| Exercise directions |
The string "sbyte" may appear in lines of the listing. Report each line where it does.

| Task input |
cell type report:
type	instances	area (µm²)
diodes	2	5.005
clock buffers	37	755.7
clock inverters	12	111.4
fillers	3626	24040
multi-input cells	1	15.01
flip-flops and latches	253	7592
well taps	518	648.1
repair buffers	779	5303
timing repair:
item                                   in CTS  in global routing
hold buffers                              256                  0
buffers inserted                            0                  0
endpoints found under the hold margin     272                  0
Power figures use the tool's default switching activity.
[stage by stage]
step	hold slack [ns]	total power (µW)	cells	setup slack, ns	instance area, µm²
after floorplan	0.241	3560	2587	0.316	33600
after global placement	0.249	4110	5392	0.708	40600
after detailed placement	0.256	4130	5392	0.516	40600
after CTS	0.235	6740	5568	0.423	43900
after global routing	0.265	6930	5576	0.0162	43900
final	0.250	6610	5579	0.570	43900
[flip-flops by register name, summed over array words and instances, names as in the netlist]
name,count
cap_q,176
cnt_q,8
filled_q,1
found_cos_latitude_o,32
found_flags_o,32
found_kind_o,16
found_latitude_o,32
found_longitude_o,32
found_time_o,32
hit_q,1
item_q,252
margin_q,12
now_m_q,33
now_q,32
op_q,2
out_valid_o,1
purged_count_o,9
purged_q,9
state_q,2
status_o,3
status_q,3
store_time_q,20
**src/hdl/osl_pkg.sv**
```systemverilog
// types, character codes and token tables shared by the operator and string lexer
`timescale 1ns / 1ps

package osl_pkg;

    localparam int LINE_OUT_W = 16;
    localparam int QDEPTH     = 4;
    localparam int QPTR_W     = $clog2(QDEPTH);
    localparam int QCNT_W     = $clog2(QDEPTH + 1);

    // source characters
    localparam logic [7:0] CH_PLUS    = 8'h2B;
    localparam logic [7:0] CH_MINUS   = 8'h2D;
    localparam logic [7:0] CH_STAR    = 8'h2A;
    localparam logic [7:0] CH_SLASH   = 8'h2F;
    localparam logic [7:0] CH_EQ      = 8'h3D;
    localparam logic [7:0] CH_LT      = 8'h3C;
    localparam logic [7:0] CH_GT      = 8'h3E;
    localparam logic [7:0] CH_BANG    = 8'h21;
    localparam logic [7:0] CH_COLON   = 8'h3A;
    localparam logic [7:0] CH_BAR     = 8'h7C;
    localparam logic [7:0] CH_AMP     = 8'h26;
    localparam logic [7:0] CH_DQUOTE  = 8'h22;
    localparam logic [7:0] CH_SQUOTE  = 8'h27;
    localparam logic [7:0] CH_SPACE   = 8'h20;
    localparam logic [7:0] CH_TAB     = 8'h09;
    localparam logic [7:0] CH_CR      = 8'h0D;
    localparam logic [7:0] CH_LF      = 8'h0A;
    localparam logic [7:0] CH_LBRACK  = 8'h5B;
    localparam logic [7:0] CH_RBRACK  = 8'h5D;
    localparam logic [7:0] CH_LBRACE  = 8'h7B;
    localparam logic [7:0] CH_RBRACE  = 8'h7D;
    localparam logic [7:0] CH_LPAREN  = 8'h28;
    localparam logic [7:0] CH_RPAREN  = 8'h29;
    localparam logic [7:0] CH_COMMA   = 8'h2C;
    localparam logic [7:0] CH_SEMI    = 8'h3B;
    localparam logic [7:0] CH_QUEST   = 8'h3F;
    localparam logic [7:0] CH_DOT     = 8'h2E;
    localparam logic [7:0] CH_PERCENT = 8'h25;

    typedef enum logic [5:0] {
        K_LBRACK, K_RBRACK, K_LBRACE, K_RBRACE, K_LPAREN, K_RPAREN,
        K_COMMA, K_SEMI, K_QUEST, K_DOT, K_PERCENT,
        K_INC, K_PLUS_EQ, K_PLUS, K_DEC, K_MINUS_EQ, K_MINUS,
        K_STAR_EQ, K_STAR, K_SLASH_EQ, K_SLASH, K_EQ_EQ, K_ASSIGN,
        K_LE, K_LT, K_GE, K_GT, K_NE, K_BANG, K_SCOPE, K_COLON,
        K_OR_OR, K_AND_AND, K_AMP, K_STR_BYTE, K_STR_END
    } t_kind;

    typedef enum logic [1:0] {
        ST_OK, ST_UNTERM, ST_LONE_BAR, ST_UNSUPPORTED
    } t_status;

    typedef enum logic [1:0] {
        MODE_IDLE, MODE_STRING, MODE_HALT
    } t_mode;

    typedef enum logic [3:0] {
        OP_NONE, OP_PLUS, OP_MINUS, OP_STAR, OP_SLASH, OP_EQ, OP_LT, OP_GT,
        OP_BANG, OP_COLON, OP_BAR, OP_AMP
    } t_op;

    typedef struct packed {
        t_mode mode;
        t_op   pend;
        logic  quote_single;
    } t_lex_state;

    typedef struct packed {
        t_kind                 kind;
        logic [7:0]            sbyte;
        t_status               status;
        logic [LINE_OUT_W-1:0] line;
        logic                  last;
    } t_result;

    typedef struct packed {
        logic       lone;
        t_kind      single;
        logic [7:0] c1;
        t_kind      k1;
        logic       has_c2;
        logic [7:0] c2;
        t_kind      k2;
    } t_op_info;

    typedef struct packed {
        logic  hit;
        t_kind kind;
    } t_punct;

    function automatic t_op op_of_char(input logic [7:0] c);
        t_op op;
        unique case (c)
            CH_PLUS:  op = OP_PLUS;
            CH_MINUS: op = OP_MINUS;
            CH_STAR:  op = OP_STAR;
            CH_SLASH: op = OP_SLASH;
            CH_EQ:    op = OP_EQ;
            CH_LT:    op = OP_LT;
            CH_GT:    op = OP_GT;
            CH_BANG:  op = OP_BANG;
            CH_COLON: op = OP_COLON;
            CH_BAR:   op = OP_BAR;
            CH_AMP:   op = OP_AMP;
            default:  op = OP_NONE;
        endcase
        return op;
    endfunction

    function automatic t_op_info op_info(input t_op op);
        t_op_info inf;
        inf = '{lone: 1'b0, single: K_LBRACK, c1: CH_EQ, k1: K_LBRACK,
                has_c2: 1'b0, c2: CH_EQ, k2: K_LBRACK};
        unique case (op)
            OP_PLUS: begin
                inf.single = K_PLUS;  inf.c1 = CH_PLUS;  inf.k1 = K_INC;
                inf.has_c2 = 1'b1;    inf.k2 = K_PLUS_EQ;
            end
            OP_MINUS: begin
                inf.single = K_MINUS; inf.c1 = CH_MINUS; inf.k1 = K_DEC;
                inf.has_c2 = 1'b1;    inf.k2 = K_MINUS_EQ;
            end
            OP_STAR: begin
                inf.single = K_STAR;   inf.k1 = K_STAR_EQ;
            end
            OP_SLASH: begin
                inf.single = K_SLASH;  inf.k1 = K_SLASH_EQ;
            end
            OP_EQ: begin
                inf.single = K_ASSIGN; inf.k1 = K_EQ_EQ;
            end
            OP_LT: begin
                inf.single = K_LT;     inf.k1 = K_LE;
            end
            OP_GT: begin
                inf.single = K_GT;     inf.k1 = K_GE;
            end
            OP_BANG: begin
                inf.single = K_BANG;   inf.k1 = K_NE;
            end
            OP_COLON: begin
                inf.single = K_COLON;  inf.c1 = CH_COLON; inf.k1 = K_SCOPE;
            end
            OP_BAR: begin
                inf.lone = 1'b1;       inf.c1 = CH_BAR;   inf.k1 = K_OR_OR;
            end
            OP_AMP: begin
                inf.single = K_AMP;    inf.c1 = CH_AMP;   inf.k1 = K_AND_AND;
            end
            default: begin
                inf.lone = 1'b0;
            end
        endcase
        return inf;
    endfunction

    function automatic t_punct punct_of_char(input logic [7:0] c);
        t_punct p;
        p.hit = 1'b1;
        unique case (c)
            CH_LBRACK:  p.kind = K_LBRACK;
            CH_RBRACK:  p.kind = K_RBRACK;
            CH_LBRACE:  p.kind = K_LBRACE;
            CH_RBRACE:  p.kind = K_RBRACE;
            CH_LPAREN:  p.kind = K_LPAREN;
            CH_RPAREN:  p.kind = K_RPAREN;
            CH_COMMA:   p.kind = K_COMMA;
            CH_SEMI:    p.kind = K_SEMI;
            CH_QUEST:   p.kind = K_QUEST;
            CH_DOT:     p.kind = K_DOT;
            CH_PERCENT: p.kind = K_PERCENT;
            default: begin
                p.hit  = 1'b0;
                p.kind = K_LBRACK;
            end
        endcase
        return p;
    endfunction

endpackage

```
**src/hdl/osl_step.sv**
```systemverilog
// next-state and result logic for one source byte, up to two result items
`timescale 1ns / 1ps

module osl_step #(
    parameter int LINE_BITS = 16
) (
    input  osl_pkg::t_lex_state         i_state,
    input  logic [LINE_BITS-1:0]        i_line,
    input  logic [7:0]                  i_char,
    input  logic                        i_eos,
    output osl_pkg::t_lex_state         o_state,
    output logic [LINE_BITS-1:0]        o_line,
    output logic [1:0]                  o_count,
    output osl_pkg::t_result [1:0]      o_res
);

    logic [LINE_BITS+osl_pkg::LINE_OUT_W-1:0] w_line_ext;
    logic [osl_pkg::LINE_OUT_W-1:0]           w_line_out;

    assign w_line_ext = (LINE_BITS + osl_pkg::LINE_OUT_W)'(i_line);
    assign w_line_out = w_line_ext[osl_pkg::LINE_OUT_W-1:0];

    function automatic osl_pkg::t_result mk_res(input osl_pkg::t_kind k,
                                                input logic [7:0] b,
                                                input osl_pkg::t_status s,
                                                input logic [osl_pkg::LINE_OUT_W-1:0] ln);
        osl_pkg::t_result r;
        r.kind   = k;
        r.sbyte  = b;
        r.status = s;
        r.line   = ln;
        r.last   = 1'b0;
        return r;
    endfunction

    always_comb begin
        osl_pkg::t_lex_state    st;
        logic [LINE_BITS-1:0]   ln;
        logic [1:0]             cnt;
        osl_pkg::t_result [1:0] res;
        osl_pkg::t_op_info      inf;
        osl_pkg::t_punct        pu;
        osl_pkg::t_op           op;
        logic                   handle;
        logic [7:0]             quote_ch;

        st       = i_state;
        ln       = i_line;
        cnt      = 2'd0;
        res      = '0;
        handle   = 1'b0;
        inf      = osl_pkg::op_info(i_state.pend);
        pu       = osl_pkg::punct_of_char(i_char);
        op       = osl_pkg::op_of_char(i_char);
        quote_ch = i_state.quote_single ? osl_pkg::CH_SQUOTE : osl_pkg::CH_DQUOTE;

        unique case (i_state.mode)
            osl_pkg::MODE_STRING: begin
                if (i_char == quote_ch) begin
                    res[cnt[0]] = mk_res(osl_pkg::K_STR_END, 8'd0, osl_pkg::ST_OK,
                                         w_line_out);
                    cnt = cnt + 2'd1;
                    st.mode = osl_pkg::MODE_IDLE;
                end else begin
                    res[cnt[0]] = mk_res(osl_pkg::K_STR_BYTE, i_char, osl_pkg::ST_OK,
                                         w_line_out);
                    cnt = cnt + 2'd1;
                    if (i_eos) begin
                        // error items carry kind zero
                        res[cnt[0]] = mk_res(osl_pkg::K_LBRACK, 8'd0, osl_pkg::ST_UNTERM,
                                             w_line_out);
                        cnt = cnt + 2'd1;
                        st.mode = osl_pkg::MODE_HALT;
                    end
                end
            end
            osl_pkg::MODE_IDLE: begin
                handle = 1'b1;
                if (i_state.pend != osl_pkg::OP_NONE) begin
                    st.pend = osl_pkg::OP_NONE;
                    if (i_char == inf.c1) begin
                        res[cnt[0]] = mk_res(inf.k1, 8'd0, osl_pkg::ST_OK, w_line_out);
                        cnt    = cnt + 2'd1;
                        handle = 1'b0;
                    end else if (inf.has_c2 && i_char == inf.c2) begin
                        res[cnt[0]] = mk_res(inf.k2, 8'd0, osl_pkg::ST_OK, w_line_out);
                        cnt    = cnt + 2'd1;
                        handle = 1'b0;
                    end else if (inf.lone) begin
                        // the byte that broke the pair is dropped
                        res[cnt[0]] = mk_res(osl_pkg::K_LBRACK, 8'd0,
                                             osl_pkg::ST_LONE_BAR, w_line_out);
                        cnt     = cnt + 2'd1;
                        st.mode = osl_pkg::MODE_HALT;
                        handle  = 1'b0;
                    end else begin
                        res[cnt[0]] = mk_res(inf.single, 8'd0, osl_pkg::ST_OK, w_line_out);
                        cnt = cnt + 2'd1;
                    end
                end
                if (handle) begin
                    if (i_char == osl_pkg::CH_DQUOTE || i_char == osl_pkg::CH_SQUOTE) begin
                        st.mode         = osl_pkg::MODE_STRING;
                        st.quote_single = (i_char == osl_pkg::CH_SQUOTE);
                        if (i_eos) begin
                            res[cnt[0]] = mk_res(osl_pkg::K_LBRACK, 8'd0,
                                                 osl_pkg::ST_UNTERM, w_line_out);
                            cnt     = cnt + 2'd1;
                            st.mode = osl_pkg::MODE_HALT;
                        end
                    end else if (i_char == osl_pkg::CH_SPACE || i_char == osl_pkg::CH_TAB ||
                                 i_char == osl_pkg::CH_CR || i_char == osl_pkg::CH_LF) begin
                        // saturating line count
                        if (i_char == osl_pkg::CH_LF && !(&i_line)) begin
                            ln = i_line + 1'b1;
                        end
                    end else if (pu.hit) begin
                        res[cnt[0]] = mk_res(pu.kind, 8'd0, osl_pkg::ST_OK, w_line_out);
                        cnt = cnt + 2'd1;
                    end else if (op != osl_pkg::OP_NONE) begin
                        st.pend = op;
                        if (i_eos) begin
                            // flush the held operator at end of source
                            st.pend = osl_pkg::OP_NONE;
                            inf     = osl_pkg::op_info(op);
                            if (inf.lone) begin
                                res[cnt[0]] = mk_res(osl_pkg::K_LBRACK, 8'd0,
                                                     osl_pkg::ST_LONE_BAR, w_line_out);
                                st.mode = osl_pkg::MODE_HALT;
                            end else begin
                                res[cnt[0]] = mk_res(inf.single, 8'd0, osl_pkg::ST_OK,
                                                     w_line_out);
                            end
                            cnt = cnt + 2'd1;
                        end
                    end else begin
                        res[cnt[0]] = mk_res(osl_pkg::K_LBRACK, 8'd0,
                                             osl_pkg::ST_UNSUPPORTED, w_line_out);
                        cnt     = cnt + 2'd1;
                        st.mode = osl_pkg::MODE_HALT;
                    end
                end
            end
            default: begin
                st.mode = i_state.mode;
            end
        endcase

        if (i_eos) begin
            st.mode = osl_pkg::MODE_IDLE;
            st.pend = osl_pkg::OP_NONE;
        end

        if (cnt == 2'd2) begin
            res[1].last = 1'b1;
        end else if (cnt == 2'd1) begin
            res[0].last = 1'b1;
        end

        o_state = st;
        o_line  = ln;
        o_count = cnt;
        o_res   = res;
    end

endmodule

```
**src/hdl/osl_result_queue.sv**
```systemverilog
// small result queue that takes up to two items per cycle and gives one while i_ready is high
`timescale 1ns / 1ps

module osl_result_queue (
    input  logic                        i_clk,
    input  logic                        i_rst_n,
    input  logic [1:0]                  i_push_count,
    input  osl_pkg::t_result [1:0]      i_push_res,
    output logic                        o_room2,
    output logic                        o_valid,
    input  logic                        i_ready,
    output osl_pkg::t_result            o_res
);

    osl_pkg::t_result               r_mem [osl_pkg::QDEPTH];
    logic [osl_pkg::QPTR_W-1:0]     r_wp;
    logic [osl_pkg::QPTR_W-1:0]     r_rp;
    logic [osl_pkg::QCNT_W-1:0]     r_count;
    logic [osl_pkg::QPTR_W-1:0]     n_wp1;
    logic                           w_pop;

    assign w_pop   = o_valid && i_ready;
    assign o_valid = (r_count != '0);
    assign o_res   = r_mem[r_rp];
    assign o_room2 = (r_count <= osl_pkg::QCNT_W'(osl_pkg::QDEPTH - 2));
    assign n_wp1   = r_wp + 1'b1;

    always_ff @(posedge i_clk) begin
        if (i_push_count != 2'd0) begin
            r_mem[r_wp] <= i_push_res[0];
        end
        if (i_push_count == 2'd2) begin
            r_mem[n_wp1] <= i_push_res[1];
        end
    end

    always_ff @(posedge i_clk) begin
        if (!i_rst_n) begin
            r_wp    <= '0;
            r_rp    <= '0;
            r_count <= '0;
        end else begin
            r_wp    <= r_wp + osl_pkg::QPTR_W'(i_push_count);
            if (w_pop) begin
                r_rp <= r_rp + 1'b1;
            end
            r_count <= r_count + osl_pkg::QCNT_W'(i_push_count)
                     - osl_pkg::QCNT_W'(w_pop);
        end
    end

endmodule

```
**src/hdl/operator_string_lexer.sv**
```systemverilog
// top level of the operator and string lexer: input register, step logic, result queue
`timescale 1ns / 1ps
// a byte taken into the input register goes through the step logic into the result queue
// throughput: one byte per cycle when not stalled; two results leave the queue one by one
// the input stage waits only while the four-entry result queue lacks room for two items
// reset (synchronous, active low) clears mode, held operator, quote kind and line count
// and empties both the input register and the result queue

module operator_string_lexer #(
    parameter int LINE_BITS = 16
) (
    input  logic        i_clk,
    input  logic        i_rst_n,
    input  logic        i_in_valid,
    output logic        o_in_ready,
    input  logic [7:0]  i_char_in,
    input  logic        i_end_of_source,
    output logic        o_out_valid,
    input  logic        i_out_ready,
    output logic [5:0]  o_token_kind,
    output logic [7:0]  o_string_byte,
    output logic [1:0]  o_status,
    output logic [15:0] o_line_number,
    output logic        o_last
);

    logic                   r_in_valid;
    logic [7:0]             r_in_char;
    logic                   r_in_eos;
    osl_pkg::t_lex_state    r_state;
    logic [LINE_BITS-1:0]   r_line;
    osl_pkg::t_lex_state    n_state;
    logic [LINE_BITS-1:0]   n_line;
    logic [1:0]             w_count;
    osl_pkg::t_result [1:0] w_res;
    logic [1:0]             w_push_count;
    logic                   w_room2;
    logic                   w_proc;
    osl_pkg::t_result       w_head;

    assign w_proc       = r_in_valid && w_room2;
    assign o_in_ready   = !r_in_valid || w_proc;
    assign w_push_count = w_proc ? w_count : 2'd0;

    always_ff @(posedge i_clk) begin
        if (o_in_ready) begin
            r_in_char <= i_char_in;
            r_in_eos  <= i_end_of_source;
        end
    end

    always_ff @(posedge i_clk) begin
        if (!i_rst_n) begin
            r_in_valid <= 1'b0;
            r_state    <= '{mode: osl_pkg::MODE_IDLE, pend: osl_pkg::OP_NONE,
                            quote_single: 1'b0};
            r_line     <= '0;
        end else begin
            if (o_in_ready) begin
                r_in_valid <= i_in_valid;
            end
            if (w_proc) begin
                r_state <= n_state;
                r_line  <= n_line;
            end
        end
    end

    osl_step #(
        .LINE_BITS (LINE_BITS)
    ) u_step (
        .i_state (r_state),
        .i_line  (r_line),
        .i_char  (r_in_char),
        .i_eos   (r_in_eos),
        .o_state (n_state),
        .o_line  (n_line),
        .o_count (w_count),
        .o_res   (w_res)
    );

    osl_result_queue u_queue (
        .i_clk        (i_clk),
        .i_rst_n      (i_rst_n),
        .i_push_count (w_push_count),
        .i_push_res   (w_res),
        .o_room2      (w_room2),
        .o_valid      (o_out_valid),
        .i_ready      (i_out_ready),
        .o_res        (w_head)
    );

    assign o_token_kind  = w_head.kind;
    assign o_string_byte = w_head.sbyte;
    assign o_status      = w_head.status;
    assign o_line_number = w_head.line;
    assign o_last        = w_head.last;

endmodule
```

| Response to this task |
        logic [7:0]            sbyte;
        r.sbyte  = b;
    assign o_string_byte = w_head.sbyte;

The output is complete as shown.